DIRECTIONS> Below are the entries to work from; restate word for word the portion that opens with the line containing "s_req_o[46] | busy_q$_DFF_PP0_ |" and closes with the line containing "set_output_delay 0.23 -clock", keeping both.

(EXERCISE DATA begins)

--- src/bexkat_mem_pkg.sv ---
package bexkat_mem_pkg;

  // decoded memory operation
  typedef enum logic [2:0] {
    OP_NONE,
    OP_LOAD,
    OP_STORE,
    OP_PUSH,
    OP_POP,
    OP_JSR,
    OP_RTS,
    OP_TRAP
  } mem_op_t;

  typedef enum logic [1:0] {
    SZ_WORD,
    SZ_HALF,
    SZ_BYTE
  } mem_size_t;

  // stack pointer update reported with the result
  typedef enum logic [1:0] {
    SP_NONE,
    SP_DEC,
    SP_INC,
    SP_TRAP
  } sp_write_t;

  typedef struct packed {
    mem_op_t     op;
    mem_size_t   size;
    logic [31:0] addr;  // effective address or jump target
    logic [31:0] data;  // store / push data
    logic [31:0] sp;    // current stack pointer
    logic [31:0] pc;    // return address
  } mem_cmd_t;

  // master side of the bus
  typedef struct packed {
    logic        cyc;
    logic        stb;
    logic        we;
    logic [3:0]  sel;   // sel[3] is bits 31:24
    logic [31:0] adr;
    logic [31:0] dat;
  } bus_req_t;

  typedef struct packed {
    logic        ack;
    logic [31:0] dat;
  } bus_rsp_t;

endpackage

--- src/bus_arbiter.sv ---
module bus_arbiter
  import bexkat_mem_pkg::*;
(
  input  logic     clk_i,
  input  logic     rst_i,
  input  bus_req_t m0_req_i,
  output bus_rsp_t m0_rsp_o,
  input  bus_req_t m1_req_i,
  output bus_rsp_t m1_rsp_o,
  output bus_req_t s_req_o,
  input  bus_rsp_t s_rsp_i
);

  logic busy_q;
  logic owner_q;    // 0 is the memory stage
  logic owner_cyc;
  logic free;
  logic start;
  logic owner;
  logic granted;

  assign owner_cyc = owner_q ? m1_req_i.cyc : m0_req_i.cyc;
  assign free = !busy_q || !owner_cyc;  // tenure ends when cyc falls
  assign start = free && (m0_req_i.cyc || m1_req_i.cyc);
  assign owner = free ? !m0_req_i.cyc : owner_q;  // master 0 first
  assign granted = start || !free;

  // a waiting master has already dropped stb, so the strobe
  // to the slave is issued once at the start of each grant
  always_comb
  begin
    s_req_o = owner ? m1_req_i : m0_req_i;
    s_req_o.stb = start;
  end

  always_comb
  begin
    m0_rsp_o = '0;
    m1_rsp_o = '0;
    if (granted && owner)
      m1_rsp_o = s_rsp_i;
    else if (granted)
      m0_rsp_o = s_rsp_i;
  end

  always_ff @(posedge clk_i or posedge rst_i)
  begin
    if (rst_i)
    begin
      busy_q <= 1'b0;
      owner_q <= 1'b0;
    end
    else
    begin
      busy_q <= granted;
      owner_q <= owner;
    end
  end

endmodule

--- config.mk ---
export PLATFORM = sky130hd
export DESIGN_NAME = bus_arbiter
export DESIGN_NICKNAME = d
export VERILOG_FILES = /design/src/bexkat_mem_pkg.sv /design/src/bus_arbiter.sv
export SDC_FILE = /design/constraint.sdc
export NUM_CORES = 1
export LEC_CHECK = 0
export ABC_CLOCK_PERIOD_IN_PS = 3200
export BUFFER_PORTS_ARGS = -buffer_cell sky130_fd_sc_hd__buf_2
export CELL_PAD_IN_SITES_DETAIL_PLACEMENT = 0
export CELL_PAD_IN_SITES_GLOBAL_PLACEMENT = 1
export CORE_AREA = 2 2 121 123
export CTS_BUF_LIST = sky130_fd_sc_hd__clkbuf_4 sky130_fd_sc_hd__clkbuf_8
export DETAILED_ROUTE_END_ITERATION = 12
export DIE_AREA = 0 0 123 125
export PLACE_DENSITY_LB_ADDON = 0.1
export SLEW_MARGIN = 20
export SYNTH_ARGS = -nofsm -noshare
export SYNTH_HDL_FRONTEND = slang
export SYNTH_SLANG_ARGS = --single-unit
--- constraint.sdc ---
create_clock -name clk_i -period 3.2 [get_ports clk_i]
set_clock_uncertainty 0.2 [all_clocks]
set_input_delay 0.32 -clock clk_i [delete_from_list [all_inputs] [get_ports clk_i]]
set_output_delay 0.32 -clock clk_i [all_outputs]
set_load 0.1 [all_outputs]
==> impl_results.md, run 1 <==
- Worst reg-to-reg path cell count: 2
- Die width: 123 um
- Crit path launch type: register
- Worst reg2reg path startpoint: busy_q$_DFF_PP0_
- Mux cell area share after synthesis: 0.4369%
- Yosys warns: 0
- Tcrit/Tclk final: 83.28%
- Post-Place Setup Slack: 733.7 ps
- Highest fanout seen on the critical path: 38
- Most repeated library cell on the critical path: buf_4
- Slowest library cell on the worst path: buf_4
- Power density cells: 408.4 nW/um^2
- End of the worst register-to-register path: owner_q$_DFF_PP0_
- Post-synthesis cell type count: 18
- Crit path kind: register to output port
- Fin crit period: 2665 ps
- Maximum count of clock buffers along a single path: 2
- Number of max-slew violations in the final report: 0
- Core Region: 14200 um^2
- Dominant combinational cell family by area after synthesis: simple AND/OR/NAND/NOR gates
- Kind of end point of the critical path: output port
- DRT Wirelength: 13610 um
- DRC: 0
- Total congestion overflow: 0
- Clock tree from TritonCTS: yes
- Final setup violation count: 0
- Overall routing resource usage: 16.29%
- Fraction of layout instances using a drive strength above 1: 50.44%
- Arithmetic-cell share of the synthesized area counting full adders, half adders and majority gates: 0%
- Post-route antenna net violation count: 0
- Number of global-route vias before repair: 3968
- Number of filler instances in the final layout: 1619
- Setup tns final: 0 ps
- #FFs+latches synth: 2
- Number of iterations in the first detailed-routing pass: 4
- Area occupied by multi-input gates: 2245 um^2
- Clock H-tree levels: 1
- Required time of the critical path: 2680 ps
- Clock insertion delay at the later pin of the skew report: 210 ps
- Max stage delay on crit path: 410 ps
- Initial core utilization: 18.15%
- Reg clk slew, reported paths: 30 ps
- Die area: 15380 um^2
- CTS sink count: 2
- Antenna violations before repair: 1
- Detailed-route vias per instance: 4.801
- Fmax: 375.3 MHz
- Slack of the worst reg-to-reg path: 1810 ps
- Tightest Hold Check Type: input port to asynchronous set/reset pin
- DRT iter0 DRCs: 147
- Clock Tree Root: clkbuf_8
- Synthesized-area fraction occupied by xor and xnor cells: 0%
- Ordered list of cells on the worst path: buf_4 > and3_2 > buf_4 > o211ai_1 > buf_2
- RSZ-0062 raised after global routing: no
- Area growth, synth to finish: 65.24%
- Fraction of the mapped netlist area in simple logic gates: 63.83%
- Wire length of the first global-routing pass: 20400 um
- Area occupied by registers: 52.55 um^2
- Antenna Diode Count: 0
- Maximum number of pins on one net before global-route repair: 176
- Peak supply drop: 169.1 uV
- Leakage power figure: 0.002344 uW
- Buffers inserted by post-CTS timing repair: 0
- Estimated wirelength of the detail-placed design: 10040 um
- Cell area after synthesis: 2577 um^2
- Arrival time of the worst setup path: 2140 ps
- DIE HEIGHT: 125 um
- Sequential area share after synthesis: 1.942%
- Total number of vias: 4148
- Post-DR wirelength/cell: 15.75 um
- NumNets Final: 859
- Port Buffers: 311
- Net count after synthesis: 591
- Max-cap viol count: 0
- Complex-gate fraction of the synthesized area: 22.77%
- Transition time of the tightest slew-check pin: 713.5 ps
- Post-route setup slack: 535.1 ps
- Outcome: finished, final reports clean
- Post-cts repair resize count: 0
- Boundary pin count: 314
- Count of endpoints failing hold in the final timing report: 0
- Placement Rows: 44
- Cell count after synthesis: 414
- Post-CTS Hold Fix Bufs: 1
- Average cell area after synthesis: 6.226 um^2
- Relative max-transition margin: 52.30%
- Placer's final routability congestion estimate: 0.7256
- Clock buffer count from CTS: 3
==> power breakdown <==
group          switching [uW]  internal (uW)
sequential               1.07           27.3
combinational            1310            300
clock                    18.1           79.4
total                    1330            406
==> through the flow <==
stage	std cells	hold WS [ps]	area, um^2	util, %	power (uW)
2_1_floorplan	414	-138.8	2577	-	1339
3_3_place_gp	860	-27.65	4208	29.62	1644
3_5_place_dp	860	-25.48	4208	29.62	1648
4_1_cts	864	335.1	4259	29.99	1753
5_1_grt	864	357.7	4259	29.99	1817
6_report	864	322.8	4259	29.99	1739
==> sequential cells by signal (all words and copies together) (netlist names) <==
register  flops
busy_q        1
owner_q       1
==> synthesized netlist by cell type <==
cell,instances,area (um^2)
nand4_1,69,431.7
a21boi_0,1,7.510
nand2b_1,69,431.7
dfrtp_1,2,50.05
nand3_1,1,5.000
o211ai_1,59,442.9
buf_4,4,30.03
nand2_1,70,262.8
inv_1,1,3.750
clkbuf_1,43,161.4
buf_6,3,33.78
buf_2,11,55.05
and3b_1,33,289.0
mux2_2,1,11.26
or2_2,2,12.51
and3_1,34,212.7
o211ai_2,10,125.1
a21boi_2,1,11.26
==> critical path, delay by kind of cell, from the launching register on <==
kind,cells,cell delay [ps]
buffers and inverters,3,1130
flip-flops,1,350
AND/OR/NAND/NOR,1,270
AO/OA/AOI/OAI,1,170
==> layer usage <==
metal	wire length, um	track usage (%)	vias up
met2	7123	31.26	177
met4	133	3.075	2
li1	-	-	2069
met1	5028	17.67	1890
met5	13	0	-
met3	1308	4.243	10
==> cells by family after synthesis <==
kind of cell           Yosys count
flip-flops                       2
AND/OR/NAND/NOR                278
buffers and inverters           62
AO/OA/AOI/OAI                   71
multiplexers                     1
==> how the worst max path moves through the flow <==
| stage | slack, ps | end | start |
|---|---|---|---|
| floorplan | 270 | s_req_o[10] | busy_q$_DFF_PP0_ |
| global placement | 740 | s_req_o[20] | busy_q$_DFF_PP0_ |
| detailed placement | 730 | s_req_o[6] | busy_q$_DFF_PP0_ |
| CTS | 510 | s_req_o[6] | busy_q$_DFF_PP0_ |
| global route | 390 | s_req_o[46] | busy_q$_DFF_PP0_ |
| finish | 540 | s_req_o[0] | busy_q$_DFF_PP0_ |
==> final cells by class <==
class	count	area share [%]
Timing Repair Buffer	324	39.60
Multi-Input combinational cell	350	52.70
Inverter	1	0.08813
Clock buffer	3	0.9694
Sequential cell	2	1.234
Tap cell	184	5.405
==> layout by cell type, fill, tap and decap left out <==
master / instances
buf_12: 2
buf_4: 12
clkbuf_8: 3
o211ai_2: 10
o211ai_1: 59
and3_1: 33
dlygate4sd3_1: 1
nand2b_1: 69
nand3_1: 1
nand4_1: 69
and3_2: 1
and3b_1: 33
inv_1: 1
mux2_2: 1
or2_2: 2
buf_2: 309
dfrtp_2: 2
a21boi_0: 1
nand2_1: 70
a21boi_2: 1
No activity file was read; power rests on OpenSTA's default activity.
==> run 2, diff against run 1 <==
--- a/config.mk
+++ b/config.mk
@@ -5,14 +5,14 @@
 export SDC_FILE = /design/constraint.sdc
 export NUM_CORES = 1
 export LEC_CHECK = 0
-export ABC_CLOCK_PERIOD_IN_PS = 3200
+export ABC_CLOCK_PERIOD_IN_PS = 2300
 export BUFFER_PORTS_ARGS = -buffer_cell sky130_fd_sc_hd__buf_2
 export CELL_PAD_IN_SITES_DETAIL_PLACEMENT = 0
 export CELL_PAD_IN_SITES_GLOBAL_PLACEMENT = 1
-export CORE_AREA = 2 2 121 123
+export CORE_ASPECT_RATIO = 1.1
+export CORE_UTILIZATION = 18
 export CTS_BUF_LIST = sky130_fd_sc_hd__clkbuf_4 sky130_fd_sc_hd__clkbuf_8
 export DETAILED_ROUTE_END_ITERATION = 12
-export DIE_AREA = 0 0 123 125
 export PLACE_DENSITY_LB_ADDON = 0.1
 export SLEW_MARGIN = 20
 export SYNTH_ARGS = -nofsm -noshare
==> constraint.sdc (replaced) <==
create_clock -name clk_i -period 2.3 [get_ports clk_i]
set_clock_uncertainty 0.2 [all_clocks]
set_input_delay 0.23 -clock clk_i [delete_from_list [all_inputs] [get_ports clk_i]]
set_output_delay 0.23 -clock clk_i [all_outputs]
set_load 0.1 [all_outputs]
==> run 2 against run 1 <==
Non-clock buffer count increased by 2; final cell count increased by 0.81%; cell area increased by 40%; total power increased by 76%; global-route usage increased by 2.0 points; via count increased by 1.8%; clock power increased by 43%; register-to-register slack got worse by 840 ps; sequential share of layout area decreased by 0.35 points; critical endpoint is now m0_rsp_o[29]; largest power group unchanged.
==> impl_results.md, run 2 (synthesis gave the netlist of run 1 again) <==
- Reg clk slew, reported paths: 30 ps
- Post-Place Setup Slack: 56.13 ps
- Hold path start: m0_req_i[70]
- Worst reg-to-reg path cell count: 4
- Final std cell area, no fill: 5971 um^2
- Fin crit period: 2202 ps
- DRC: 0
- Placed instance area: 5908 um^2
- Commonest non-fill, non-tap cells in the layout: 204 x buf_2, 108 x buf_12, 70 x nand2_1
- Clock tree from TritonCTS: yes
- Overall routing resource usage: 18.28%
- Share of total power consumed by net switching: 64.85%
- Total number of vias: 4222
- Most frequent standard cell in the layout excluding fill and tap cells: buf_2
- Detailed-route vias per instance: 4.847
- Core Region: 13910 um^2
- DRT Wirelength: 14230 um
- Number of iterations in the first detailed-routing pass: 4
- Placement Rows: 45
- Post-route antenna net violation count: 0
- Int Pwr: 1074 uW
- Power density cells: 511.7 nW/um^2
- End of the worst register-to-register path: owner_q$_DFF_PP0_
- Estimated wirelength of the detail-placed design: 10520 um
- DIE HEIGHT: 127.5 um
- Share of total power in sequential cells: 1.3%
- DRT iter0 DRCs: 216
- Clock buffer count from CTS: 3
- Boundary pin count: 314
- Number of global-route vias before repair: 4124
- Number of filler instances in the final layout: 1427
- CTS sink count: 2
- Overall power of the completed layout: 3056 uW
- Antenna Diode Count: 0
- Setup tns final: 0 ps
- Relative contribution of the clock network to total power: 4.6%
- Outcome: finished, final reports clean
- Clock Tree Root: clkbuf_8
- Post-route setup slack: 97.87 ps
- Post-DR wirelength/cell: 16.33 um
- Required time of the critical path: 1870 ps
- Transition time of the tightest slew-check pin: 669.5 ps
- RSZ-0062 raised after global routing: no
- Largest registers ranked by flip-flop count: busy_q: 1 flops, owner_q: 1 flops
- Wire length of the first global-routing pass: 21480 um
- Fmax: 454.1 MHz
- Count of endpoints failing hold in the final timing report: 0
- Share of the core filled with cells: 42.93%
- NumNets Final: 862
- Tightest Hold Check Type: input port to register
- Relative max-transition margin: 55.37%
- Final setup violation count: 0
- Crit path launch type: register
- Worst reg2reg path startpoint: owner_q$_DFF_PP0_
- Hold Path Sink: owner_q$_DFF_PP0_
- Clock insertion delay at the later pin of the skew report: 210 ps
- Number of max-slew violations in the final report: 0
- Highest fanout seen on the critical path: 34
- Die area: 14800 um^2
- Fraction of layout instances using a drive strength above 1: 50.66%
- Placer's final routability congestion estimate: 0.7884
- Antenna violations before repair: 0
- Maximum count of clock buffers along a single path: 2
- Maximum number of pins on one net before global-route repair: 87
- Hold Path Stages: 2
- Port Buffers: 311
- Max-cap viol count: 0
- Clock H-tree levels: 1
- Tcrit/Tclk final: 95.74%
- Initial core utilization: 18.53%
- Total congestion overflow: 0
- Die width: 116.1 um
- Leakage power figure: 0.002850 uW
- Kind of end point of the critical path: output port
- Arrival time of the worst setup path: 1770 ps
- Area growth, synth to finish: 131.7%
- Peak supply drop: 264.2 uV
- Crit path kind: register to output port
- Comb power frac: 94.1%
- Slack of the worst reg-to-reg path: 970 ps
- Reported net switching power: 1982 uW
[run 2: cell count changes in the layout (fill, tap and decap cells not counted)]
cell and change:
and3_4 +2, o211ai_2 -10, buf_2 -105, buf_4 +1, and3_2 -1, buf_12 +106
o211ai_4 +10
[run 2: what timing repair did]
action	4_1_cts	5_1_grt
setup buffers	0	0
endpoints found under the hold margin	2	0
endpoints found under the setup margin	69	0
gates resized for setup	1	0
hold buffers	1	0
[run 2: area by class of cell]
class	instances	area, um^2	share of cell area [%]
repair buffers	326	3291	55.11
flip-flops and latches	2	52.55	0.8801
well taps	188	235.2	3.940
clock buffers	3	41.29	0.6915
multi-input cells	351	2347	39.31
inverters	1	3.754	0.06287
[run 2: how the worst max path moves through the flow]
| stage | end | cells after the start | startpoint |
|---|---|---|---|
| after detailed placement | s_req_o[30] | 3 | busy_q$_DFF_PP0_ |
| after floorplan | s_req_o[0] | 5 | busy_q$_DFF_PP0_ |
| final | m0_rsp_o[29] | 5 | owner_q$_DFF_PP0_ |
| after global placement | s_req_o[20] | 3 | busy_q$_DFF_PP0_ |
| after global routing | s_req_o[64] | 5 | owner_q$_DFF_PP0_ |
| after CTS | m0_rsp_o[29] | 5 | owner_q$_DFF_PP0_ |
[run 2: metal layers]
layer  global-route usage (%)  vias up  part of all wire [%]
li1                         -     2080                     -
met1                    19.52     1951                    37
met2                    35.26      179                    54
met3                    4.554       12                   8.0
met4                    4.223        0                   1.4
met5                        0        -                     0
[run 2: power groups by stage]
stage	Clock [uW]	Sequential [uW]	Combinational [uW]
finish	139	40.7	2880
detailed placement	0	40.1	2880
floorplan	0	38.6	1860
global placement	0	40.1	2870
global route	149	41.4	2970
CTS	145	41.0	2890
[run 2: critical path, stage by stage (launching register included)]
cell,delay (ps)
dfrtp_2,410
buf_4,160
nand3_1,60
buf_4,290
and3_1,210
buf_2,430
[run 2: stage by stage]
stage / hold WS [ps] / std cells
2_1_floorplan: -228.8 / 414
3_3_place_gp: -118.2 / 866
3_5_place_dp: -110.1 / 866
4_1_cts: 154.6 / 871
5_1_grt: 172.7 / 871
6_report: 159.1 / 871
==> run 3, diff against run 2 <==
--- a/config.mk
+++ b/config.mk
@@ -13,7 +13,7 @@
 export CORE_UTILIZATION = 18
 export CTS_BUF_LIST = sky130_fd_sc_hd__clkbuf_4 sky130_fd_sc_hd__clkbuf_8
 export DETAILED_ROUTE_END_ITERATION = 12
-export PLACE_DENSITY_LB_ADDON = 0.1
+export PLACE_DENSITY = 0.81
 export SLEW_MARGIN = 20
 export SYNTH_ARGS = -nofsm -noshare
 export SYNTH_HDL_FRONTEND = slang
==> run 3 against run 2 <==
Flip-flop and latch count did not move; combinational power fell by 5%; sequential power rose by 6.1%.
==> impl_results.md, run 3 (synthesis gave the netlist of run 1 again) <==
- CTS sink count: 2
- DRT iter0 DRCs: 147
- Share of total power in sequential cells: 1.5%
- Largest registers ranked by flip-flop count: busy_q: 1 flops, owner_q: 1 flops
- Tcrit/Tclk final: 94.33%
- Worst reg-to-reg path cell count: 3
- Reported net switching power: 1957 uW
- Number of buffer and inverter instances along the worst setup path: 2
- Number of filler instances in the final layout: 1445
- Ordered list of cells on the worst path: and3_4 > buf_4 > o211ai_1 > buf_12
- Boundary pin count: 314
- Most frequent standard cell in the layout excluding fill and tap cells: buf_2
- Clock Tree Root: clkbuf_8
- Dpl cells: 865
- Core Region: 13910 um^2
- Required time of the critical path: 1870 ps
- Clock insertion delay at the later pin of the skew report: 210 ps
- Post-route antenna net violation count: 0
- Initial core utilization: 18.53%
- Max-cap viol count: 0
- DRT Wirelength: 14010 um
- Max stage delay on crit path: 450 ps
- Fraction of layout instances using a drive strength above 1: 50.59%
- Port Buffers: 311
- Die width: 116.1 um
- Maximum count of clock buffers along a single path: 2
- Number of global-route vias before repair: 3819
- Clock buffer count from CTS: 3
- Relative contribution of the clock network to total power: 4.8%
- Reg clk slew, reported paths: 30 ps
- Overall routing resource usage: 16.99%
- Commonest non-fill, non-tap cells in the layout: 237 x buf_2, 77 x buf_12, 70 x nand2_1
- End of the worst register-to-register path: owner_q$_DFF_PP0_
- Buffers inserted by post-CTS timing repair: 0
- Hold Path Sink: busy_q$_DFF_PP0_
- Clock H-tree levels: 1
- Leakage power figure: 0.002726 uW
- Hold path start: m1_req_i[70]
- Crit-path leading delay family: buffers and inverters
- Post-DR wirelength/cell: 16.06 um
- Transition time of the tightest slew-check pin: 514.0 ps
- Fin crit period: 2170 ps
- Comb power frac: 93.7%
- Die area: 14800 um^2
- Kind of end point of the critical path: output port
- Clock tree from TritonCTS: yes
- Estimated wirelength of the detail-placed design: 10190 um
- Tightest Hold Check Type: input port to register
- Post-route insts no fill: 872
- Power density cells: 529.6 nW/um^2
- Detailed-route vias per instance: 4.805
- Worst reg2reg path startpoint: owner_q$_DFF_PP0_
- Int Pwr: 956.4 uW
- DIE HEIGHT: 127.5 um
- Peak supply drop: 309.1 uV
- Slowest library cell on the worst path: dfrtp_2
- Fmax: 460.9 MHz
- Setup tns final: 0 ps
- Slack of the worst reg-to-reg path: 1130 ps
- Crit path launch type: register
- RSZ-0062 raised after global routing: no
- Crit path kind: register to output port
- DRC: 0
- Total number of vias: 4190
- Number of max-slew violations in the final report: 0
- Area growth, synth to finish: 113.4%
- Relative max-transition margin: 65.97%
- Wire length of the first global-routing pass: 20150 um
- Share of total power consumed by net switching: 67.17%
- Total congestion overflow: 0
- Placer's final routability congestion estimate: 0.7304
- Final setup violation count: 0
- Number of iterations in the first detailed-routing pass: 4
- Arrival time of the worst setup path: 1740 ps
- Maximum number of pins on one net before global-route repair: 100
- Highest fanout seen on the critical path: 18
- Outcome: finished, final reports clean
- Count of endpoints failing hold in the final timing report: 0
- Placement Rows: 45
- NumNets Final: 861
- Hold Path Stages: 2
- Antenna violations before repair: 6
[run 3: how the worst max path moves through the flow]
stage	start	end	cells past startpoint
global route	owner_q$_DFF_PP0_	s_req_o[33]	4
finish	owner_q$_DFF_PP0_	s_req_o[39]	4
detailed placement	owner_q$_DFF_PP0_	s_req_o[39]	4
CTS	owner_q$_DFF_PP0_	s_req_o[39]	4
floorplan	busy_q$_DFF_PP0_	s_req_o[0]	5
global placement	m1_req_i[70]	s_req_o[40]	6
[run 3: timing repair]
action	4_1_cts	5_1_grt
hold endpoints to repair	2	0
hold buffers	1	0
resized for setup	0	2
endpoints found under the setup margin	0	27
[run 3: power by group through the flow]
stage / Sequential [uW] / Clock (uW) / Combinational (uW)
global route: 43.4 / 149 / 2820
floorplan: 38.6 / 0 / 1860
CTS: 41.5 / 145 / 2740
global placement: 41.8 / 0 / 2720
detailed placement: 41.9 / 0 / 2730
finish: 43.2 / 141 / 2730
[run 3: final cells by class]
cell class	instances	area, um^2	area share [%]
Antenna cell	2	5.005	0.09097
Timing Repair Buffer	325	2820	51.26
Inverter	1	3.754	0.06823
Sequential cell	2	52.55	0.9552
Clock buffer	3	41.29	0.7505
Multi-Input combinational cell	351	2344	42.60
Tap cell	188	235.2	4.276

(EXERCISE DATA ends)

RESULT>
| global route | 390 | s_req_o[46] | busy_q$_DFF_PP0_ |
| finish | 540 | s_req_o[0] | busy_q$_DFF_PP0_ |
==> final cells by class <==
class	count	area share [%]
Timing Repair Buffer	324	39.60
Multi-Input combinational cell	350	52.70
Inverter	1	0.08813
Clock buffer	3	0.9694
Sequential cell	2	1.234
Tap cell	184	5.405
==> layout by cell type, fill, tap and decap left out <==
master / instances
buf_12: 2
buf_4: 12
clkbuf_8: 3
o211ai_2: 10
o211ai_1: 59
and3_1: 33
dlygate4sd3_1: 1
nand2b_1: 69
nand3_1: 1
nand4_1: 69
and3_2: 1
and3b_1: 33
inv_1: 1
mux2_2: 1
or2_2: 2
buf_2: 309
dfrtp_2: 2
a21boi_0: 1
nand2_1: 70
a21boi_2: 1
No activity file was read; power rests on OpenSTA's default activity.
==> run 2, diff against run 1 <==
--- a/config.mk
+++ b/config.mk
@@ -5,14 +5,14 @@
 export SDC_FILE = /design/constraint.sdc
 export NUM_CORES = 1
 export LEC_CHECK = 0
-export ABC_CLOCK_PERIOD_IN_PS = 3200
+export ABC_CLOCK_PERIOD_IN_PS = 2300
 export BUFFER_PORTS_ARGS = -buffer_cell sky130_fd_sc_hd__buf_2
 export CELL_PAD_IN_SITES_DETAIL_PLACEMENT = 0
 export CELL_PAD_IN_SITES_GLOBAL_PLACEMENT = 1
-export CORE_AREA = 2 2 121 123
+export CORE_ASPECT_RATIO = 1.1
+export CORE_UTILIZATION = 18
 export CTS_BUF_LIST = sky130_fd_sc_hd__clkbuf_4 sky130_fd_sc_hd__clkbuf_8
 export DETAILED_ROUTE_END_ITERATION = 12
-export DIE_AREA = 0 0 123 125
 export PLACE_DENSITY_LB_ADDON = 0.1
 export SLEW_MARGIN = 20
 export SYNTH_ARGS = -nofsm -noshare
==> constraint.sdc (replaced) <==
create_clock -name clk_i -period 2.3 [get_ports clk_i]
set_clock_uncertainty 0.2 [all_clocks]
set_input_delay 0.23 -clock clk_i [delete_from_list [all_inputs] [get_ports clk_i]]
set_output_delay 0.23 -clock clk_i [all_outputs]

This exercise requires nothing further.